## Work to be completed
Please output exactly the part of the records below that opens with the line containing "if (r_dv) begin" and closes with the line containing "assign dn = r_cy[k][PW-1];", both lines included, and nothing else.

######

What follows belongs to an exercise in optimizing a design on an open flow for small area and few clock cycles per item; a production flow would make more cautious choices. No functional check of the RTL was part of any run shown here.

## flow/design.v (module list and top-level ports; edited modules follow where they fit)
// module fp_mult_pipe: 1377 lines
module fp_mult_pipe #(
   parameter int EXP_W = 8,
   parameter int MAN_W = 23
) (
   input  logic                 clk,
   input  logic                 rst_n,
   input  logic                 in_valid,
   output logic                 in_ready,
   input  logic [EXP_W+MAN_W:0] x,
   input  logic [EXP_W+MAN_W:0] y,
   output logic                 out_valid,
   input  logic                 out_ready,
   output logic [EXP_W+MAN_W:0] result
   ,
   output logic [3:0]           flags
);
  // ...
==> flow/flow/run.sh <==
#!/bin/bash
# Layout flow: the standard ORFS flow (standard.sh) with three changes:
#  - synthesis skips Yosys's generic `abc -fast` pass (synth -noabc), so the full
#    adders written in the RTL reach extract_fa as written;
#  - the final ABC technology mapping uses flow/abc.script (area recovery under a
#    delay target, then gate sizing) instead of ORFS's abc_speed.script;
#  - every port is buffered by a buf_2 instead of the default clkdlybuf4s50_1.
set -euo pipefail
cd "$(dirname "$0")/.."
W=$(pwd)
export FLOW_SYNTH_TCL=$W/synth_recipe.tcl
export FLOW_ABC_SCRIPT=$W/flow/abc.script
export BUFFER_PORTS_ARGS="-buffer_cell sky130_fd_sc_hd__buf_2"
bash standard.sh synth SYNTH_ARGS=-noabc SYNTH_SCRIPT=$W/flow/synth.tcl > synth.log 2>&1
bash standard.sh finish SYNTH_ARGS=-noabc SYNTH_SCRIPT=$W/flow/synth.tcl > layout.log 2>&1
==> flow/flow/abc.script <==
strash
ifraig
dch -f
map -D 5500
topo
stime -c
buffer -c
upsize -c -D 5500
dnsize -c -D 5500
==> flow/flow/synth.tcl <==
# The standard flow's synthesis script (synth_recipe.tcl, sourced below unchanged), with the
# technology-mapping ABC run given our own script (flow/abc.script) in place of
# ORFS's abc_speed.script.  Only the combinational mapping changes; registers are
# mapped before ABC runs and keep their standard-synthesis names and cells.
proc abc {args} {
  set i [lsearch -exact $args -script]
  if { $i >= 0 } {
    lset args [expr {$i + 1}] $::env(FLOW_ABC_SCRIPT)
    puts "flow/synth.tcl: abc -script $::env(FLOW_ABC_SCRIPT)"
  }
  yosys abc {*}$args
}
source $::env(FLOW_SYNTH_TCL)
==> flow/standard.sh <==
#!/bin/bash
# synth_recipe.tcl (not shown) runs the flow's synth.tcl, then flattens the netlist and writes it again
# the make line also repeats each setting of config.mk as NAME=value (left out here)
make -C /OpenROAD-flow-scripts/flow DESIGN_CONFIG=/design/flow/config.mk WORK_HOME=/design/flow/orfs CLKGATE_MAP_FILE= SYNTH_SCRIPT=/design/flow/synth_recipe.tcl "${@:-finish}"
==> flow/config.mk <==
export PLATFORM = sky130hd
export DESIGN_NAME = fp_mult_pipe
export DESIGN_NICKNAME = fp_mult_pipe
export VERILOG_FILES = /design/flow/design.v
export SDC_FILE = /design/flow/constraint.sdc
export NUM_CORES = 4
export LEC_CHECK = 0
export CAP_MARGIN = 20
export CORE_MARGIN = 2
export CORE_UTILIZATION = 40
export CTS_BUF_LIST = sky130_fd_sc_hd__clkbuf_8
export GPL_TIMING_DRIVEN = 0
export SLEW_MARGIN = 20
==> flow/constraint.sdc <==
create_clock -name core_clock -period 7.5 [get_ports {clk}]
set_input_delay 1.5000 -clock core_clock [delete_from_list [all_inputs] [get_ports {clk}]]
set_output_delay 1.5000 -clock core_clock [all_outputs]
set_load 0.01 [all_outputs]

######

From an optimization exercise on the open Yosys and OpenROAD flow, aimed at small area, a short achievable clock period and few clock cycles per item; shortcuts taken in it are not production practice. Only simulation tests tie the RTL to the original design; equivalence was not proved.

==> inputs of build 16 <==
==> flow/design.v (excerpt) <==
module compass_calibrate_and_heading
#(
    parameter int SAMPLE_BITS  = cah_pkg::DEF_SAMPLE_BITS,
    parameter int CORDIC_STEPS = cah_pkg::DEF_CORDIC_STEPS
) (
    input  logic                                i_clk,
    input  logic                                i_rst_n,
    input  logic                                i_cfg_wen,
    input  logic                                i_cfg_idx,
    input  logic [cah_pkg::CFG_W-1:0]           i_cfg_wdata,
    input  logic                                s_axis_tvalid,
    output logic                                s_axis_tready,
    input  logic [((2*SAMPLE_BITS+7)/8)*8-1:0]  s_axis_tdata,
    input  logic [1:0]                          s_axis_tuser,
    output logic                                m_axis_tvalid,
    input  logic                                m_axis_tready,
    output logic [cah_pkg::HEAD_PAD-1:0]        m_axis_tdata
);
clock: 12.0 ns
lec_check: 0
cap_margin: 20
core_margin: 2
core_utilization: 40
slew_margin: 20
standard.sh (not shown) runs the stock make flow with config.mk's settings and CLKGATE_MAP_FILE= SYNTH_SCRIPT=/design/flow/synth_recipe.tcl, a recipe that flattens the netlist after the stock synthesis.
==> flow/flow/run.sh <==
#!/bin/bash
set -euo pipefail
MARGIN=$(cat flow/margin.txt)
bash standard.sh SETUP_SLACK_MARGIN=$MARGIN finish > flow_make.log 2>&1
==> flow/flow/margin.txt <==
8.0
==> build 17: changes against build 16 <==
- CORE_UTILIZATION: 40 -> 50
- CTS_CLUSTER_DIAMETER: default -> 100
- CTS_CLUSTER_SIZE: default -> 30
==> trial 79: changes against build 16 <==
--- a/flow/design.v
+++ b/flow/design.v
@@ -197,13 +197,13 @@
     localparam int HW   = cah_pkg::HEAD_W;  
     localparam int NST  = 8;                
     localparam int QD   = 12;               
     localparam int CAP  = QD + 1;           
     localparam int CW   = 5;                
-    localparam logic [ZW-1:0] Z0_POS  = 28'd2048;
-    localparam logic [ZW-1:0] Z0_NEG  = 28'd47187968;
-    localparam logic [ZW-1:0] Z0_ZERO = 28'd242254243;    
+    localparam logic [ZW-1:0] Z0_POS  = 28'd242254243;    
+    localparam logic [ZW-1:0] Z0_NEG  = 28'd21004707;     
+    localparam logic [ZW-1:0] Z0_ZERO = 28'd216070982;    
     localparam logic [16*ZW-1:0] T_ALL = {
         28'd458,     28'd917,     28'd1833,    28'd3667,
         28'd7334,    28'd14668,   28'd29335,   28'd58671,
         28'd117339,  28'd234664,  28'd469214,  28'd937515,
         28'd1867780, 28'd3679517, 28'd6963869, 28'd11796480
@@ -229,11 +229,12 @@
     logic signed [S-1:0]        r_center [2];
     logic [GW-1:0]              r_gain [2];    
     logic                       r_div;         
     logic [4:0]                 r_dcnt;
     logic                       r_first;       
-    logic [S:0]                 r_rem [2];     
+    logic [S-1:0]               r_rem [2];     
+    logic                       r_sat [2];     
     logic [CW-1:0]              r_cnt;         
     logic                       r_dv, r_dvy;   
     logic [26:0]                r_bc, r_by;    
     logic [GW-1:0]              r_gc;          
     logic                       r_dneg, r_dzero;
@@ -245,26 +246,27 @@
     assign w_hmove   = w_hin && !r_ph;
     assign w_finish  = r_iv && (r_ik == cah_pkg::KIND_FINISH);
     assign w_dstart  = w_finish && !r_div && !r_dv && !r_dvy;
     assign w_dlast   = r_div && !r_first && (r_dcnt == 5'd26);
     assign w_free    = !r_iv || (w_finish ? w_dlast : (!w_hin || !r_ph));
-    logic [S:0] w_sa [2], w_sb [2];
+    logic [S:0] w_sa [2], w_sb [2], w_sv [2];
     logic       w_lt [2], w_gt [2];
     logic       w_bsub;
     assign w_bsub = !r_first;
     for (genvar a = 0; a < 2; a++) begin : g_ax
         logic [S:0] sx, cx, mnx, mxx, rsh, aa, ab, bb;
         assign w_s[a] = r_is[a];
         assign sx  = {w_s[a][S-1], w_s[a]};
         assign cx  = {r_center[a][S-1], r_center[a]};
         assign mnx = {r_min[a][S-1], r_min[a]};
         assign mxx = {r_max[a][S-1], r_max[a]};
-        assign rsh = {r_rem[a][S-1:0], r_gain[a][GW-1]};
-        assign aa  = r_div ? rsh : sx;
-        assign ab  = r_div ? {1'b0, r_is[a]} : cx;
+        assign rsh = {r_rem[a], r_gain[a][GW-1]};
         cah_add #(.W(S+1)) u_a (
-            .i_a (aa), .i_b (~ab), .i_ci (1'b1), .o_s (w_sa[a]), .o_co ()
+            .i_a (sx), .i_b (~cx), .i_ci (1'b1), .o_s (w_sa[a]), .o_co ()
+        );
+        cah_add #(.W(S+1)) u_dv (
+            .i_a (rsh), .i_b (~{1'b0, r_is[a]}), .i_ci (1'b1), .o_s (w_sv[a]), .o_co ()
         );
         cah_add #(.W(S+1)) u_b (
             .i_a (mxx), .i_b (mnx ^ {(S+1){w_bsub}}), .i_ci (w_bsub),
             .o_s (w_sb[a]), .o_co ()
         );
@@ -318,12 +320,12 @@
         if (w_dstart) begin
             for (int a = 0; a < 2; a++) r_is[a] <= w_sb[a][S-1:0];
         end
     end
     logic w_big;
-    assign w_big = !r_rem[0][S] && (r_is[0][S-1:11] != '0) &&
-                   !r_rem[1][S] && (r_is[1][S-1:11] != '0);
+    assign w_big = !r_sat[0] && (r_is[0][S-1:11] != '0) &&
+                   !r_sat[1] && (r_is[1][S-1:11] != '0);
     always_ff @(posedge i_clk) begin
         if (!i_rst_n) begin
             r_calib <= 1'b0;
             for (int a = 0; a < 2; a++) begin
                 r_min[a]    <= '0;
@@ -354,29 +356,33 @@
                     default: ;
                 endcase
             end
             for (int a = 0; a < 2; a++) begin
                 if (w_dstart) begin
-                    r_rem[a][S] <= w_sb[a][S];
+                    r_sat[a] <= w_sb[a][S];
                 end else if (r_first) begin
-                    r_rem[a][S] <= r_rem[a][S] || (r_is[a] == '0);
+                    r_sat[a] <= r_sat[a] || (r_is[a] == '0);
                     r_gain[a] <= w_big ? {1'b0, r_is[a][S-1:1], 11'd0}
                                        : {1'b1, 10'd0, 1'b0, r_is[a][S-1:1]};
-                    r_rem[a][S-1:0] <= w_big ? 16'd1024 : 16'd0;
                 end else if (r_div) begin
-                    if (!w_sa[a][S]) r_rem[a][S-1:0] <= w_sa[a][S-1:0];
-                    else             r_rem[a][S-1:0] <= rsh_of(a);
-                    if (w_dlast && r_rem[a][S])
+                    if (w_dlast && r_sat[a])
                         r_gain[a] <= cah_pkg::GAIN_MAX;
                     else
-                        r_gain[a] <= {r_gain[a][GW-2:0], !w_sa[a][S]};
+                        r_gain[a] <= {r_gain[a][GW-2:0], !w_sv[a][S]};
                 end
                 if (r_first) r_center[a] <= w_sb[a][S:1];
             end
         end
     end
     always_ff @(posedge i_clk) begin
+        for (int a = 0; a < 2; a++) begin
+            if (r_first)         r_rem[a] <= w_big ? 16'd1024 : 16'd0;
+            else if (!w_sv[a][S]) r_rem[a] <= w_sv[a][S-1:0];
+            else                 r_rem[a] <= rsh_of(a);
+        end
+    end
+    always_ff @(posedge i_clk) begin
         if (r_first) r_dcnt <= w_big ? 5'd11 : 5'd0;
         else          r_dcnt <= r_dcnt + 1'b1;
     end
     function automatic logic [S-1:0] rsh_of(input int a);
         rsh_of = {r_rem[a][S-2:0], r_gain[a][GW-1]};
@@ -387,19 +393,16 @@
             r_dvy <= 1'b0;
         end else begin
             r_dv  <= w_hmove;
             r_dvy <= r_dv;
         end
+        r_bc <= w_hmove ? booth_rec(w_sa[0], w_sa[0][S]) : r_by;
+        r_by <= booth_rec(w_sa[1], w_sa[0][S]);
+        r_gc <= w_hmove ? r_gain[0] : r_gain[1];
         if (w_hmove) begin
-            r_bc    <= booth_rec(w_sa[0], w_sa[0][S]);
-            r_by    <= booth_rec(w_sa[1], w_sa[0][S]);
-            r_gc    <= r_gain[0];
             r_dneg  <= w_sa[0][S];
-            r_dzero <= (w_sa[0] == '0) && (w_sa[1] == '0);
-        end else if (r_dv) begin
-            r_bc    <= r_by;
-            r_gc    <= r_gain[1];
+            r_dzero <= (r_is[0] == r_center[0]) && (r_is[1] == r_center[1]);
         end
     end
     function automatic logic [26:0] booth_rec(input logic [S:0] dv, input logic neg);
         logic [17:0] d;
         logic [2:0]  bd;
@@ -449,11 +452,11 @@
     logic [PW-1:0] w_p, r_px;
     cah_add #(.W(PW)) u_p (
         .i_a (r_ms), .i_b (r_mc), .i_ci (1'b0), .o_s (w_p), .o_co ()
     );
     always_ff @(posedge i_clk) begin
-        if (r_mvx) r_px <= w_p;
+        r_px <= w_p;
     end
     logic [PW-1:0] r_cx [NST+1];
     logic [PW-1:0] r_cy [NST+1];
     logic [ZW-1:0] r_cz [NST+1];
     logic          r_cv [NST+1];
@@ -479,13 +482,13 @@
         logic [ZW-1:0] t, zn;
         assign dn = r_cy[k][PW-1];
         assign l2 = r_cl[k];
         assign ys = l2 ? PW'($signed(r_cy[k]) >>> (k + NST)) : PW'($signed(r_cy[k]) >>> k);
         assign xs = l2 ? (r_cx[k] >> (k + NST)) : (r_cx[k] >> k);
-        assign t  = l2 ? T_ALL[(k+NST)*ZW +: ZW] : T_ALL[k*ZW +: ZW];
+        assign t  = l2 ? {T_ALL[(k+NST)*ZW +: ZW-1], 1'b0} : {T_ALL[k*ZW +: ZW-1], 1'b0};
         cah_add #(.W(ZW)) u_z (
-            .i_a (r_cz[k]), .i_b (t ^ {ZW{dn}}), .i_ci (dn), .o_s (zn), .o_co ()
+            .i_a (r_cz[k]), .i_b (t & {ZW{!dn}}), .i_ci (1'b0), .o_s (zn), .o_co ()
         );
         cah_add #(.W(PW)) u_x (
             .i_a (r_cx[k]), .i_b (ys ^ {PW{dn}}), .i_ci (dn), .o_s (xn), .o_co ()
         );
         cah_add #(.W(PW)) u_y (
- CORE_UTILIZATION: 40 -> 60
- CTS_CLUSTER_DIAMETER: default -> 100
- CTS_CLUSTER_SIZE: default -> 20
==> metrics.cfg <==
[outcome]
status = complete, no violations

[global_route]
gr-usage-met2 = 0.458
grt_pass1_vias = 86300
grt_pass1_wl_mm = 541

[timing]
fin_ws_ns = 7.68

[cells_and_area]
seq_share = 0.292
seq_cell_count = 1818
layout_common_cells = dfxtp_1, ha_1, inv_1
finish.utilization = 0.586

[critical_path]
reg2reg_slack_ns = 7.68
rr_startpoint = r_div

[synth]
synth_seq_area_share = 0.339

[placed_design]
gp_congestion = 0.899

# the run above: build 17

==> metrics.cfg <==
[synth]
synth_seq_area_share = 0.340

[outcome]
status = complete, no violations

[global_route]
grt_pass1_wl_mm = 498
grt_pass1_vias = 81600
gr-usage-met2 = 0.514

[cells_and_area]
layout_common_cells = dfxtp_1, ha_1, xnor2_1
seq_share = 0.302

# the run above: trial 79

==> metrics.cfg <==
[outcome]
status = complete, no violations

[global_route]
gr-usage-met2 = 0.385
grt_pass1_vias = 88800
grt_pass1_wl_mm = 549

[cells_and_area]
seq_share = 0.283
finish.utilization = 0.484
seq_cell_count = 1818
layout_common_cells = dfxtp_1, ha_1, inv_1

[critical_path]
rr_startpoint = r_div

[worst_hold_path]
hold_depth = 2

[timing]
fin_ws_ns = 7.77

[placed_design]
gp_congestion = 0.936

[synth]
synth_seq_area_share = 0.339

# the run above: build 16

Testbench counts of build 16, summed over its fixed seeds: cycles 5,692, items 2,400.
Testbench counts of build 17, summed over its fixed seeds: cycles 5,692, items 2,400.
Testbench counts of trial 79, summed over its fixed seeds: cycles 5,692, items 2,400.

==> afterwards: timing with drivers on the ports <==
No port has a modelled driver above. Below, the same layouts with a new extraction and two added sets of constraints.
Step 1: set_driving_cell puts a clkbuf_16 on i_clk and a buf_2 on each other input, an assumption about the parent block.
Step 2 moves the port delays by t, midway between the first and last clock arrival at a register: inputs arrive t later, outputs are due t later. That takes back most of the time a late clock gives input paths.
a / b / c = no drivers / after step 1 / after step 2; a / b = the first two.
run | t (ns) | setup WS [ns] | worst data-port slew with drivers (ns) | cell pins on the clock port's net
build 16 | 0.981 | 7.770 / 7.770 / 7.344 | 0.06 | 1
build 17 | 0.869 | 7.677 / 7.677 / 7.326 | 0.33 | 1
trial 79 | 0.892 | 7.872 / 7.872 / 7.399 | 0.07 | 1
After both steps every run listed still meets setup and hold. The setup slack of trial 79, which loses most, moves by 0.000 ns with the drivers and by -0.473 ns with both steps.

######

## Solution to the exercise
-        end else if (r_dv) begin
-            r_bc    <= r_by;
-            r_gc    <= r_gain[1];
+            r_dzero <= (r_is[0] == r_center[0]) && (r_is[1] == r_center[1]);
         end
     end
     function automatic logic [26:0] booth_rec(input logic [S:0] dv, input logic neg);
         logic [17:0] d;
         logic [2:0]  bd;
@@ -449,11 +452,11 @@
     logic [PW-1:0] w_p, r_px;
     cah_add #(.W(PW)) u_p (
         .i_a (r_ms), .i_b (r_mc), .i_ci (1'b0), .o_s (w_p), .o_co ()
     );
     always_ff @(posedge i_clk) begin
-        if (r_mvx) r_px <= w_p;
+        r_px <= w_p;
     end
     logic [PW-1:0] r_cx [NST+1];
     logic [PW-1:0] r_cy [NST+1];
     logic [ZW-1:0] r_cz [NST+1];
     logic          r_cv [NST+1];
@@ -479,13 +482,13 @@
         logic [ZW-1:0] t, zn;
         assign dn = r_cy[k][PW-1];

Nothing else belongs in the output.